MLC Building was listed on the New South Wales State Heritage Register on 2 April 1999 having satisfied the following criteria.

The place is important in demonstrating the course, or pattern, of cultural or natural history in New South Wales.

The MLC Building has historic significance as the headquarters of the MLC Insurance company in Sydney since the Victorian period. It is a major pre-war example of the work of Osborn McCutcheon, Bates Smart McCutcheon, a noted twentieth century Australian firm of architects. As the winner of a two stage design competition for a major building, it more than other buildings of similar age reflects attitudes about architectural taste in the late 1930s.

The place has a strong or special association with a person, or group of persons, of importance of cultural or natural history of New South Wales's history.

The MLC Building is a major pre-war example of the work of Bates, Smart & McCutcheon, a noted 20th century Australian firm of architects. The buildings designer, Osborn McCutcheon's contribution to Australian architecture was recognised in 1965 by the award of the RAIA Gold Medal and he was knighted in 1966.

The place is important in demonstrating aesthetic characteristics and/or a high degree of creative or technical achievement in New South Wales.

The MLC Building has technical significance due to intact fabric that demonstrates past building techniques and technology. The building contains rare examples of early porcelain enamel finished fluted steel spandrels beneath the windows. It is the best demonstrative example of the use of Egyptian derived motifs in the design of inter-war commercial office buildings in Australia. Its quality of design and use of materials make it one of the principal contributors to the architectural character of Martin Place which is recognised as one of Sydney's finest urban spaces.

The place has a strong or special association with a particular community or cultural group in New South Wales for social, cultural or spiritual reasons.

The building does not demonstrate a strong or special association with a particular community or cultural group in NSW of social, cultural or spiritual reasons.

The place has potential to yield information that will contribute to an understanding of the cultural or natural history of New South Wales.

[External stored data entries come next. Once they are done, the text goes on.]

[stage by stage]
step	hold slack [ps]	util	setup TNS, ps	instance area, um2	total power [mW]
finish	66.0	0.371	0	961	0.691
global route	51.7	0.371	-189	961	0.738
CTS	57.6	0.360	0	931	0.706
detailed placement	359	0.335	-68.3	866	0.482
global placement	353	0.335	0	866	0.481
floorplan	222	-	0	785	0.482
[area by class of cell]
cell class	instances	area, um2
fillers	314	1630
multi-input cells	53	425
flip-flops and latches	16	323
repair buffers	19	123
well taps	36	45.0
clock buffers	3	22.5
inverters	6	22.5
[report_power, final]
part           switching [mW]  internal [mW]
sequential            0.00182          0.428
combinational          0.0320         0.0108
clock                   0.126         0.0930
## src/rtl/shaper_queue.sv

```systemverilog
// Ingress FIFO ahead of a token-bucket limiter: one request per head item, release on grant.
// Optional build macro SHAPER_QUEUE_DROP_ON_FULL_EN: drop pushes while full and count them.
module shaper_queue #(
  parameter int DATA_W = 8,
  parameter int DEPTH  = 4
) (
  input  logic                     clk,
  input  logic                     rst_n,
  input  logic                     in_valid,
  output logic                     in_ready,
  input  logic [DATA_W-1:0]        in_data,
  output logic                     req_o,
  input  logic                     grant_i,
  output logic                     out_valid,
  input  logic                     out_ready,
  output logic [DATA_W-1:0]        out_data,
  output logic [$clog2(DEPTH):0]   level_o
`ifdef SHAPER_QUEUE_DROP_ON_FULL_EN
  ,
  output logic [15:0]              drop_cnt_o
`endif
);

  localparam int AW = $clog2(DEPTH);
  localparam logic [AW:0] FULL_LVL = DEPTH[AW:0];

  typedef enum logic [1:0] {IDLE, REQ, CHECK, OUT} state_t;

  state_t            state;
  logic [DATA_W-1:0] mem [DEPTH];
  logic [AW-1:0]     wr_ptr;
  logic [AW-1:0]     rd_ptr;
  logic              full;
  logic              push;
  logic              pop;
  logic [AW:0]       level_next;

  assign full = (level_o == FULL_LVL);

`ifdef SHAPER_QUEUE_DROP_ON_FULL_EN
  assign in_ready = 1'b1;
  assign push     = in_valid && !full;
`else
  assign in_ready = !full;
  assign push     = in_valid && in_ready;
`endif

  // Only a grant seen in CHECK answers our own request; grants elsewhere are stray.
  assign pop        = (state == CHECK) && grant_i && (level_o != '0);
  assign level_next = level_o + {{AW{1'b0}}, push} - {{AW{1'b0}}, pop};

  always_ff @(posedge clk) begin
    if (rst_n && push) begin
      mem[wr_ptr] <= in_data;
    end
  end

  always_ff @(posedge clk) begin
    if (!rst_n) begin
      state     <= IDLE;
      wr_ptr    <= '0;
      rd_ptr    <= '0;
      level_o   <= '0;
      req_o     <= 1'b0;
      out_valid <= 1'b0;
      out_data  <= '0;
    end else begin
      level_o <= level_next;
      if (push) wr_ptr <= wr_ptr + 1'b1;
      if (pop)  rd_ptr <= rd_ptr + 1'b1;
      case (state)
        IDLE: begin
          if (level_o != '0) begin
            state <= REQ;
            req_o <= 1'b1;
          end
        end
        REQ: begin
          state <= CHECK;
          req_o <= 1'b0;
        end
        CHECK: begin
          if (pop) begin
            out_data  <= mem[rd_ptr];
            out_valid <= 1'b1;
            state     <= OUT;
          end else begin
            state <= REQ;
            req_o <= 1'b1;
          end
        end
        OUT: begin
          if (out_ready) begin
            out_valid <= 1'b0;
            if (level_next != '0) begin
              state <= REQ;
              req_o <= 1'b1;
            end else begin
              state <= IDLE;
            end
          end
        end
        default: begin
          state <= IDLE;
          req_o <= 1'b0;
        end
      endcase
    end
  end

`ifdef SHAPER_QUEUE_DROP_ON_FULL_EN
  always_ff @(posedge clk) begin
    if (!rst_n) begin
      drop_cnt_o <= '0;
    end else if (in_valid && full && (drop_cnt_o != 16'hFFFF)) begin
      drop_cnt_o <= drop_cnt_o + 16'd1;
    end
  end
`endif

endmodule

```
==> src/rtl/divider_pkg.sv <==
// Shared types for the restoring divider: FSM state encoding and a width helper.
// The optional divide-by-zero shortcut is enabled with DIVIDER_DIV_ZERO_EN.
package divider_pkg;

   typedef enum logic [1:0] {
      S_IDLE = 2'd0,
      S_CALC = 2'd1,
      S_DONE = 2'd2
   } state_t;

   // Smallest width able to index 'value' states; never less than one bit.
   function automatic int clog2(input int value);
      int width;
      width = 1;
      while ((1 << width) < value) width++;
      return width;
   endfunction

endpackage

==> src/rtl/divider_cu.sv <==
// Control unit of the restoring divider: IDLE/CALC/DONE FSM plus the step counter.
// With DIVIDER_DIV_ZERO_EN a zero divisor skips CALC and goes straight to DONE.
module divider_cu
   import divider_pkg::*;
#(
   parameter int N = 4
) (
   input  logic   clk,
   input  logic   reset,
   input  logic   data_ready,
`ifdef DIVIDER_DIV_ZERO_EN
   input  logic   b_zero,
`endif
   output logic   load,
   output logic   shift,
   output logic   done,
   output state_t state
);

   localparam int CW = clog2(N);

   state_t          next_state;
   logic [CW-1:0]   counter;

   always_ff @(posedge clk or negedge reset) begin
      if (!reset) begin
         state   <= S_IDLE;
         counter <= '0;
         done    <= 1'b0;
      end else begin
         state <= next_state;
         // Registered from next_state so result_ready has no input-to-output path.
         done  <= (next_state == S_DONE);
         if (load) begin
            counter <= CW'(N - 1);
         end else if (shift && (counter != '0)) begin
            counter <= counter - CW'(1);
         end
      end
   end

   always_comb begin
      next_state = state;
      load       = 1'b0;
      shift      = 1'b0;
      case (state)
         S_IDLE: begin
            if (data_ready) begin
               load = 1'b1;
`ifdef DIVIDER_DIV_ZERO_EN
               next_state = b_zero ? S_DONE : S_CALC;
`else
               next_state = S_CALC;
`endif
            end
         end
         S_CALC: begin
            shift = 1'b1;
            if (counter == '0) next_state = S_DONE;
         end
         S_DONE: begin
            if (!data_ready) next_state = S_IDLE;
         end
         default: next_state = S_IDLE;
      endcase
   end

endmodule

==> src/rtl/divider.sv <==
// Sequential restoring divider, one quotient bit per clock; result = {quotient, remainder}.
// Defining DIVIDER_DIV_ZERO_EN adds the div_zero port and a one-edge zero-divisor path.
module divider
   import divider_pkg::*;
#(
   parameter int N = 4
) (
   input  logic           clk,
   input  logic           reset,
   input  logic [N-1:0]   A,
   input  logic [N-1:0]   B,
   input  logic           data_ready,
`ifdef DIVIDER_DIV_ZERO_EN
   output logic           div_zero,
`endif
   output logic           result_ready,
   output logic [2*N-1:0] result
);

   state_t        w_state;
   logic          load;
   logic          shift;
   logic [N-1:0]  dividend_q;
   logic [N-1:0]  divisor_q;
   logic [N-1:0]  rem_q;
   logic [N:0]    rem_shift;
   logic [N-1:0]  rem_diff;
   logic          q_bit;

   divider_cu #(.N(N)) cu (
      .clk        (clk),
      .reset      (reset),
      .data_ready (data_ready),
`ifdef DIVIDER_DIV_ZERO_EN
      .b_zero     (B == '0),
`endif
      .load       (load),
      .shift      (shift),
      .done       (result_ready),
      .state      (w_state)
   );

   // N+1-bit compare; when it succeeds the true difference is below 2^N, so N bits suffice.
   assign rem_shift = {rem_q, dividend_q[N-1]};
   assign q_bit     = rem_shift[N] | (rem_shift[N-1:0] >= divisor_q);
   assign rem_diff  = rem_shift[N-1:0] - divisor_q;

   always_ff @(posedge clk or negedge reset) begin
      if (!reset) begin
         dividend_q <= '0;
         divisor_q  <= '0;
         rem_q      <= '0;
      end else if (load) begin
         divisor_q <= B;
`ifdef DIVIDER_DIV_ZERO_EN
         if (B == '0) begin
            dividend_q <= '1;
            rem_q      <= A;
         end else begin
            dividend_q <= A;
            rem_q      <= '0;
         end
`else
         dividend_q <= A;
         rem_q      <= '0;
`endif
      end else if (shift) begin
         dividend_q <= {dividend_q[N-2:0], q_bit};
         rem_q      <= q_bit ? rem_diff : rem_shift[N-1:0];
      end
   end

`ifdef DIVIDER_DIV_ZERO_EN
   // Flag is captured at accept and dropped on the DONE->IDLE edge.
   always_ff @(posedge clk or negedge reset) begin
      if (!reset) begin
         div_zero <= 1'b0;
      end else if (load) begin
         div_zero <= (B == '0);
      end else if (result_ready && !data_ready) begin
         div_zero <= 1'b0;
      end
   end
`endif

   assign result = {dividend_q, rem_q};

endmodule

==> config.mk <==
export PLATFORM = sky130hd
export DESIGN_NAME = divider
export DESIGN_NICKNAME = d
export VERILOG_FILES = /design/src/rtl/divider_pkg.sv /design/src/rtl/divider_cu.sv /design/src/rtl/divider.sv
export SDC_FILE = /design/constraint.sdc
export NUM_CORES = 1
export LEC_CHECK = 0
export ABC_AREA = 1
export BUFFER_PORTS_ARGS = -buffer_cell sky130_fd_sc_hd__buf_2
export CAP_MARGIN = 20
export CORE_MARGIN = 5
export CORE_UTILIZATION = 52
export CTS_CLUSTER_SIZE = 14
export DETAILED_ROUTE_END_ITERATION = 7
export GPL_ROUTABILITY_DRIVEN = 0
export HOLD_SLACK_MARGIN = 0.02
export PLACE_DENSITY = 0.85
export SETUP_SLACK_MARGIN = 0.3
export SLEW_MARGIN = 10
export SYNTH_ARGS = -nofsm -noshare
export SYNTH_HDL_FRONTEND = slang
export SYNTH_SLANG_ARGS = --single-unit
==> constraint.sdc <==
create_clock -name clk -period 1.9 [get_ports clk]
set_clock_uncertainty 0.2 [all_clocks]
set_input_delay 0.285 -clock clk [delete_from_list [all_inputs] [get_ports clk]]
set_output_delay 0.285 -clock clk [all_outputs]
set_load 0.02 [all_outputs]
-- Word level (Yosys, flattened, before mapping)
Index checks and enable logic that the tools add are counted.
- bitwise gates (word level): 1
- magnitude comparators: 1
- add/subtract/negate cells: 2
- equal/unequal tests: 3
- reduce and logical (&&, ||, !) cells: 6
- multiplexer cells: 14
- operators by type and width (kind ; count):
    two-way mux 4 bit ; 5
    two-way mux 2 bit ; 5
    case mux 2 bit (3 select lines) ; 1
    nonzero test 2 bit ; 3
    == test 2 bit (second input constant) ; 2
    >= comparator 4 bit ; 1
    zero test 2 bit ; 2
    subtractor 4 bit ; 1
    two-way mux 1 bit ; 3
    == test 2 x 1 -> 1 bit (second input constant) ; 1
    subtractor 2 x 1 -> 2 bit (second input constant) ; 1
    logical AND 1 bit ; 1
    bitwise OR 1 bit ; 1
- bits of input ports: 11
- logic and storage cells: 33
- output and inout port bits: 9
- register bits: 17

-- Depth between registers and ports, before layout
- word-level depth: 5
- gate-level depth with buffers: 10
- mapped depth without buffers: 10

-- Hierarchy
From an unflattened synthesis, not the netlist that was laid out.
- cell total of the unflattened synthesis: 123
- area total of the unflattened synthesis: 965.9 um^2
- by module, submodules not included (module ; instances ; area each (um^2) ; cells each ; seq. area each (um^2)):
    divider ; 1 ; 726.9 ; 95 ; 300.3
    divider_cu ; 1 ; 239.0 ; 28 ; 125.1

-- Worst setup path before layout
Ideal clock, no wire load.
- path kind: register -> register
- from: register dividend_q[3]
- to: register rem_q[3]
- clock period less this slack: 1.871 ns
- buffers on the path: 0
- required time: 1.583 ns
- cell stages (with the launch flop): 10
- arrival time: 1.554 ns
- setup time: 0.117 ns
- slack: 0.029 ns
- cells stage by stage: dfrtp_1 > inv_1 > ha_1 > fa_1 > nand2_1 > nand2_2 > nand2_2 > nand3_1 > nand2_1 > nand2_1
- cells in the longest elaborated chain, start to end: 5
- elaborated cells on any way between the ends: 6
- those cells by class: add/sub (1); order compare (1); mux (3); bitwise (1)
- ends and longest elaborated chain (what ; line ; source):
    start, declared ; divider.sv:23 ; logic [N-1:0] dividend_q;
    start signal, assigned ; divider.sv:68 ; dividend_q <= {dividend_q[N-2:0], q_bit};
    >= comparator 4 bit ; divider.sv:45 ; assign q_bit = rem_shift[N] | (rem_shift[N-1:0] >= divisor_q);
    bitwise OR 1 bit ; divider.sv:45 ;
    two-way mux 4 bit (*) ; divider.sv:69 ; rem_q <= q_bit ? rem_diff : rem_shift[N-1:0];
    two-way mux 4 bit (*) ; divider.sv:67 ; end else if (shift) begin
    two-way mux 4 bit (*) ; divider.sv:53 ; end else if (load) begin
    end signal, assigned ; divider.sv:69 ;
    end, declared ; divider.sv:25 ; logic [N-1:0] rem_q;
Every way passes the cells marked *; elsewhere a longest branch is shown, timed or not. The select of a mux whose other input is x is not followed.
A chain may end at the register's enable or synchronous reset.

-- Final worst setup path
- from: register divisor_q[0]
- to: register rem_q[3]
- cells in the longest elaborated chain, start to end: 5
- elaborated cells on any way between the ends: 6
- those cells by class: add/sub (1); order compare (1); mux (3); bitwise (1)
- ends and longest elaborated chain (what ; line ; source):
    start, declared ; divider.sv:24 ; logic [N-1:0] divisor_q;
    start signal, assigned ; divider.sv:51 ; divisor_q <= '0;
    start signal, assigned ; divider.sv:54 ; divisor_q <= B;
    >= comparator 4 bit ; divider.sv:45 ;
    bitwise OR 1 bit ; divider.sv:45 ;
    two-way mux 4 bit (*) ; divider.sv:69 ;
    two-way mux 4 bit (*) ; divider.sv:67 ;
    two-way mux 4 bit (*) ; divider.sv:53 ;
Marks and branches as above.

It is a rare and relatively intact example of an Art Deco Skyscraper/Moderne style insurance building in Sydney. It features exceptionally fine stone detailing with Egyptian motif.

The place possesses uncommon, rare or endangered aspects of the cultural or natural history of New South Wales.

It is one of a small group of extant major commercial office buildings built in Sydney during the second half of the 1930s. (There are approximately 13 others) It is rare at State level. It contains a substantially intact late 1930s commercial insurance chamber of rare scale and high quality finishes. The MLC Building has technical significance due to intact fabric that demonstrates past building techniques and technology. The building contains rare examples of early porcelain enamel finished fluted steel spandrels beneath the windows. It is the best demonstrative example of the use of Egyptian derived motifs in the design of inter-war commercial office buildings in Australia. Its quality of design and use of materials make it one of the principal contributors to the architectural character of Martin Place which is recognised as one of Sydney's finest urban spaces. It contains a substantially intact suite of late 1930s commercial executive rooms, including the lift lobby, ante-room and boardroom, which is the largest and most formal of its type surviving in Sydney (the finishes of some of these spaces have been dismantled and stored.)

The place is important in demonstrating the principal characteristics of a class of cultural or natural places/environments in New South Wales.

The building is an important contribution to the urban quality of Martin Place and Castlereagh Street, having strong visual relationship with the Commonwealth Bank and APA Building and other major nineteenth and twentieth century office buildings in this locality. As the winner of a two stage design competition for a major building, it more than other buildings of similar age reflects attitudes about architectural taste in the late 1930s.